WORK TO BE COMPLETED:
Look for the word "repair" in the entries below, then copy every line that has it.
======== DATASET RECORDS
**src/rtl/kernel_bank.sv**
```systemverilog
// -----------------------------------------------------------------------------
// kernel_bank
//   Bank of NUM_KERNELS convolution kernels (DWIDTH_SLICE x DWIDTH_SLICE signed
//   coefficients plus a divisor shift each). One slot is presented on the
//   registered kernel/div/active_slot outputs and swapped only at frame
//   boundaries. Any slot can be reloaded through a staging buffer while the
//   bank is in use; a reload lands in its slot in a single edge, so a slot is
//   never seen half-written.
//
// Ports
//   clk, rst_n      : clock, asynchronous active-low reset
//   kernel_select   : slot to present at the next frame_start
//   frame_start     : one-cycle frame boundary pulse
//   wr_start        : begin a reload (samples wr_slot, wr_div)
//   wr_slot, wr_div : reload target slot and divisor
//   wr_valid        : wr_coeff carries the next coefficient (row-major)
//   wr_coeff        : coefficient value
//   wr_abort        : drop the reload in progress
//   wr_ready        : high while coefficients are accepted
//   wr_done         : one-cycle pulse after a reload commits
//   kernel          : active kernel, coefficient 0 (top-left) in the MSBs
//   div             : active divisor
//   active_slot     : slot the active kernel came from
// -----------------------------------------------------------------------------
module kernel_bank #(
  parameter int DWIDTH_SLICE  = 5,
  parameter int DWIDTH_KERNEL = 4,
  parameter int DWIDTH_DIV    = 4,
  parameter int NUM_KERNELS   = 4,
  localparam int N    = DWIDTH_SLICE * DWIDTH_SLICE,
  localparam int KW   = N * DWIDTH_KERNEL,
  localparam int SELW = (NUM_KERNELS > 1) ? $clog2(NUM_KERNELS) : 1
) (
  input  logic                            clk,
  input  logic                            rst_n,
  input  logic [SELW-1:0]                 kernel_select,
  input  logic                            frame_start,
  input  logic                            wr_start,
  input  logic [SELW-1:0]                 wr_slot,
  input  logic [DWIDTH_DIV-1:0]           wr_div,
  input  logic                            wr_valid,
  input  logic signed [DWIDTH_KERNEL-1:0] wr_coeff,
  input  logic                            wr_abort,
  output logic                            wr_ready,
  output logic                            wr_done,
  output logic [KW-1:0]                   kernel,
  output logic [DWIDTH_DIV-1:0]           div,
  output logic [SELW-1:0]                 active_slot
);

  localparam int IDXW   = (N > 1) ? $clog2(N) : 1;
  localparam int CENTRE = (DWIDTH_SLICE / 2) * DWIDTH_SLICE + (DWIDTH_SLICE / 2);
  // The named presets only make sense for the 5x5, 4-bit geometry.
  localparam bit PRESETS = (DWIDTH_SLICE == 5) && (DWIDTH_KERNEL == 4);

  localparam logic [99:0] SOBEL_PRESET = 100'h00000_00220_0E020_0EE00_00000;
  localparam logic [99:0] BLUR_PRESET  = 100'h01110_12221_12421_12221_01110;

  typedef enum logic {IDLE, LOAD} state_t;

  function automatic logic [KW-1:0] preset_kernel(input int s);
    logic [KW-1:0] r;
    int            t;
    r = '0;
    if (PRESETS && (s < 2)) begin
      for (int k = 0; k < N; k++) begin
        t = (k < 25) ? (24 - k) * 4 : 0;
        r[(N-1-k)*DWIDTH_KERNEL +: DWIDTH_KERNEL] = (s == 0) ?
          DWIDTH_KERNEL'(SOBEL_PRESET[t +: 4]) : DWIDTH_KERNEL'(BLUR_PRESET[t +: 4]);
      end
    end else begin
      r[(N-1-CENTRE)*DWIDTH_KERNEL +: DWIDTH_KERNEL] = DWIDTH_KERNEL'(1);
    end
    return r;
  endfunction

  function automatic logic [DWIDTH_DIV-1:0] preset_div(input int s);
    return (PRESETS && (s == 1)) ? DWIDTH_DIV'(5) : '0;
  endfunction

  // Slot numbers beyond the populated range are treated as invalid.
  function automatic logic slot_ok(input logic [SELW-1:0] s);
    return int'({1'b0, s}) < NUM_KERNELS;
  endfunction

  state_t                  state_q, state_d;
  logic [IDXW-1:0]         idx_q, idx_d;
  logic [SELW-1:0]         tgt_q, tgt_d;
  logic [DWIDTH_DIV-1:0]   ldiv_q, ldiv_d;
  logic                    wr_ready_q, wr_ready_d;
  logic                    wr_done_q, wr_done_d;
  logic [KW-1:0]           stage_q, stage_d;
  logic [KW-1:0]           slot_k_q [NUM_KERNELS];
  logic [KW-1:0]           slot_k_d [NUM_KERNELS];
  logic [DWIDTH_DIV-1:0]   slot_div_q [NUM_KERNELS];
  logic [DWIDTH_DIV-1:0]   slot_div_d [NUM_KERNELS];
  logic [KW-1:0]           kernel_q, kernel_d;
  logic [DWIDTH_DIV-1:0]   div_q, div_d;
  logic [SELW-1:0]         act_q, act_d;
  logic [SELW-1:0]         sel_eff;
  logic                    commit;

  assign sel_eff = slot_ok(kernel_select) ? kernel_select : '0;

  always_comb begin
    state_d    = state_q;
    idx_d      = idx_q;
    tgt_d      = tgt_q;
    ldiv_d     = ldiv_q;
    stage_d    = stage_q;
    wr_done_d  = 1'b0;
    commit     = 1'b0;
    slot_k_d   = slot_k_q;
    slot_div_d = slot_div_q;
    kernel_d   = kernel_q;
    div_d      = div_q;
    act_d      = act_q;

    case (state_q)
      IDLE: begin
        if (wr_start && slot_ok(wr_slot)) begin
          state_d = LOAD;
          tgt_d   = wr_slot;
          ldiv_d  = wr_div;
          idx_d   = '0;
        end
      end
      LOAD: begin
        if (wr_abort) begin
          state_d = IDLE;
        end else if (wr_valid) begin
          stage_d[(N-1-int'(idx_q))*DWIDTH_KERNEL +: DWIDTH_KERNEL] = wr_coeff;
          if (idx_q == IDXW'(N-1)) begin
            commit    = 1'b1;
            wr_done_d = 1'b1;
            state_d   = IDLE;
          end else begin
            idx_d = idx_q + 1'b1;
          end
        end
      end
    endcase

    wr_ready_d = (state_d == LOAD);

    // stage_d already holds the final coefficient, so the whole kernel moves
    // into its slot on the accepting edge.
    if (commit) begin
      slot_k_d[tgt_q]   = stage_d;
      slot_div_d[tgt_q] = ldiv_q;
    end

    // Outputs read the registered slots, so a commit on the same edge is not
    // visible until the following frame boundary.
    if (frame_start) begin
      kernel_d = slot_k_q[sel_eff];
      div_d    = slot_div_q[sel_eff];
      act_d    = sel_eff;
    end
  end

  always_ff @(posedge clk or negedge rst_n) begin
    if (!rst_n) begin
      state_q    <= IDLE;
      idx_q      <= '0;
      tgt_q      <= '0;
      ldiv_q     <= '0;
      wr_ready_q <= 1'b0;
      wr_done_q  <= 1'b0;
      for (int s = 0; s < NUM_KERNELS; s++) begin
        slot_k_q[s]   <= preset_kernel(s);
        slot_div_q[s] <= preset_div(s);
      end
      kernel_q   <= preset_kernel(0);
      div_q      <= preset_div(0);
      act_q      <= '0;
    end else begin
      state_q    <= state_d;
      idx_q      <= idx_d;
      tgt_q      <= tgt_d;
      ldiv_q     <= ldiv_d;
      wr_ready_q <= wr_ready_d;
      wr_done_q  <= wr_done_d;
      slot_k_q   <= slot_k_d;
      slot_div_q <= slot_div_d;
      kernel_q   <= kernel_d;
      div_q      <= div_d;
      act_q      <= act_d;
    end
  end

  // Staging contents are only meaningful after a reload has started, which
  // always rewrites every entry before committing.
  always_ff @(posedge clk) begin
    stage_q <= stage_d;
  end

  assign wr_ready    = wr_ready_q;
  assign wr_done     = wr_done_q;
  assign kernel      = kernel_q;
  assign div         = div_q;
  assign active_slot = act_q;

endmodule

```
================
======== DATASET RECORDS
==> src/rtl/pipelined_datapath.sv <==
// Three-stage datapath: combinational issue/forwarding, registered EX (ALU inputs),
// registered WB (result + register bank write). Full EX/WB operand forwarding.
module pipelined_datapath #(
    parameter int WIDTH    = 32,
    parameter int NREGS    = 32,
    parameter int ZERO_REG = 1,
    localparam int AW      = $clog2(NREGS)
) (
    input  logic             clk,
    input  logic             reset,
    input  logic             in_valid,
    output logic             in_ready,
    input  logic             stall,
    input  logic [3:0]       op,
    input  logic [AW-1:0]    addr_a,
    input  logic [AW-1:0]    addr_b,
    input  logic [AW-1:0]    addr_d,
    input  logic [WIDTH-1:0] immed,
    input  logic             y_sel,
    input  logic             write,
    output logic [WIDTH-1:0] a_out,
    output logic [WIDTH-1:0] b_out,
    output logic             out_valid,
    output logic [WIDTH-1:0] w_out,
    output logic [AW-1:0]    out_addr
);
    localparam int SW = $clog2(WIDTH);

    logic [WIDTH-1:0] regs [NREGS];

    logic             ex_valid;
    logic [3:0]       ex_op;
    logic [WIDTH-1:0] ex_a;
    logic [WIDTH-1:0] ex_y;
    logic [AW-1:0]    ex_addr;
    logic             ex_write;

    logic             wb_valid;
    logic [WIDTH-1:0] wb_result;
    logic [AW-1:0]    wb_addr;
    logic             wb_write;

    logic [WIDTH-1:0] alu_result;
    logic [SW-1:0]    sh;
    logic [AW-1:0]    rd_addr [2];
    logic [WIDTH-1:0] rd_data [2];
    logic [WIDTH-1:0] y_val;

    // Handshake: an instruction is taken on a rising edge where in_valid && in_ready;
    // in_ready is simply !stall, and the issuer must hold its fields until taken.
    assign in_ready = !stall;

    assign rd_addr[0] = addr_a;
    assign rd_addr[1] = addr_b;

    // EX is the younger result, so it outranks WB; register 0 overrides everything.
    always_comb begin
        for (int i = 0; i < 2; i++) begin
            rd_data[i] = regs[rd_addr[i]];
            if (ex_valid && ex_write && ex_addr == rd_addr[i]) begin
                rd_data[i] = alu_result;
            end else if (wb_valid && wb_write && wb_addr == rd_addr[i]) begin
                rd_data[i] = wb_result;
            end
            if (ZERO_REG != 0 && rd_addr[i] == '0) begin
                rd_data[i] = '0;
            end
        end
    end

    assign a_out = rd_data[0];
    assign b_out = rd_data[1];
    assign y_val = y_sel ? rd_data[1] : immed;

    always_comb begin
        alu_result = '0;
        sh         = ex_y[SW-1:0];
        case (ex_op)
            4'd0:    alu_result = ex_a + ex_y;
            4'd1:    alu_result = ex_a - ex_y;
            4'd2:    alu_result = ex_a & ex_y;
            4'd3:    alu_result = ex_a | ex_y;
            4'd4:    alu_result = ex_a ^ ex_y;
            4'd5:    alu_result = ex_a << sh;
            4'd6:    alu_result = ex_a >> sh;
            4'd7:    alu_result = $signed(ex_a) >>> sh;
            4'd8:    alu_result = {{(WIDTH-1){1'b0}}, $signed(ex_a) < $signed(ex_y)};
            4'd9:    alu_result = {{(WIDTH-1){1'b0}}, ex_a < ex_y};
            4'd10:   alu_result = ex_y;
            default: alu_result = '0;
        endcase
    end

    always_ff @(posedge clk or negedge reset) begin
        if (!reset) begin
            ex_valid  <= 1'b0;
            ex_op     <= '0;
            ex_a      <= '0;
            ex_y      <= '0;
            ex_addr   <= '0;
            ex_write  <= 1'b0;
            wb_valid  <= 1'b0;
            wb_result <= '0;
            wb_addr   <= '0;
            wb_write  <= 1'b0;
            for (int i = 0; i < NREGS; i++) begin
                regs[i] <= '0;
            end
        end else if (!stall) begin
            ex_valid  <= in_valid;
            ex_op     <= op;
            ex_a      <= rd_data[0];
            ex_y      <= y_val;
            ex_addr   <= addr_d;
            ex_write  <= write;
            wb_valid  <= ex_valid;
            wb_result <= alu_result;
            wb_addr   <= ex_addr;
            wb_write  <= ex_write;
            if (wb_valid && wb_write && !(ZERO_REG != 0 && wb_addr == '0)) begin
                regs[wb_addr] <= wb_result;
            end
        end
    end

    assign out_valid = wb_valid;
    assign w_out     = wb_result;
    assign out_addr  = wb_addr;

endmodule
================
======== DATASET RECORDS
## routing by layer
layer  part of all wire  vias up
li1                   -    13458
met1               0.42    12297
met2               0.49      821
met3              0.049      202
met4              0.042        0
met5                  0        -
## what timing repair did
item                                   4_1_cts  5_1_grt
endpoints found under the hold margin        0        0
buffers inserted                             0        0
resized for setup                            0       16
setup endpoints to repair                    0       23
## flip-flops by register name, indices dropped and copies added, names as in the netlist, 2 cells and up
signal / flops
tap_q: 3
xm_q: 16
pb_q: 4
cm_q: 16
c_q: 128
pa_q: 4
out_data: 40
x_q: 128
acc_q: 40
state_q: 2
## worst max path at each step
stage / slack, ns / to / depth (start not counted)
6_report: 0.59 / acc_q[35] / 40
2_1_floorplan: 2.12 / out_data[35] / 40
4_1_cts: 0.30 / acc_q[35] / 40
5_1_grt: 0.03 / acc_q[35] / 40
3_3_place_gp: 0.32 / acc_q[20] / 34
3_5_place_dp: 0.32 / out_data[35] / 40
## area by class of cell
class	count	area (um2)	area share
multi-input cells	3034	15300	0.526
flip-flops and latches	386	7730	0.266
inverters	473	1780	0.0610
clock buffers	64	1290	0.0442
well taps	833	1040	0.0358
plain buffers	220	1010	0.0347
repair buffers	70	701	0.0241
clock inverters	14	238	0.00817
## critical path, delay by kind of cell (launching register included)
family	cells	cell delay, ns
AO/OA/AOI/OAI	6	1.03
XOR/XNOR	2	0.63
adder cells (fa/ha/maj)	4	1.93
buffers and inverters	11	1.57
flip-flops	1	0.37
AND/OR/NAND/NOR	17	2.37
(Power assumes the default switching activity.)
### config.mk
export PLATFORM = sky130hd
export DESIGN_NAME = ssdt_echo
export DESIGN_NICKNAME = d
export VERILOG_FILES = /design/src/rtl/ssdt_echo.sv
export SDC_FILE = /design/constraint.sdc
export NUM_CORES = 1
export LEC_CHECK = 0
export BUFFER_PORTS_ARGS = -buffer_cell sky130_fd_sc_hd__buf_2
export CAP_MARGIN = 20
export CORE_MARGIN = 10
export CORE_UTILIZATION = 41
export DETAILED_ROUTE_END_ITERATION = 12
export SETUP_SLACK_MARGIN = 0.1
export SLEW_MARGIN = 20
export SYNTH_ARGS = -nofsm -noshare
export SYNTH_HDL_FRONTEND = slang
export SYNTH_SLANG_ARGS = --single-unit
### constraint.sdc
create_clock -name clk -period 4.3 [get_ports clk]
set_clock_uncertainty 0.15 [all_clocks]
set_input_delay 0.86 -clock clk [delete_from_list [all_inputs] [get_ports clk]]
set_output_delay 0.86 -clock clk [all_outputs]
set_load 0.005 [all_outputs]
================
ANSWER FOR THE TASK:
## what timing repair did
setup endpoints to repair                    0       23
repair buffers	70	701	0.0241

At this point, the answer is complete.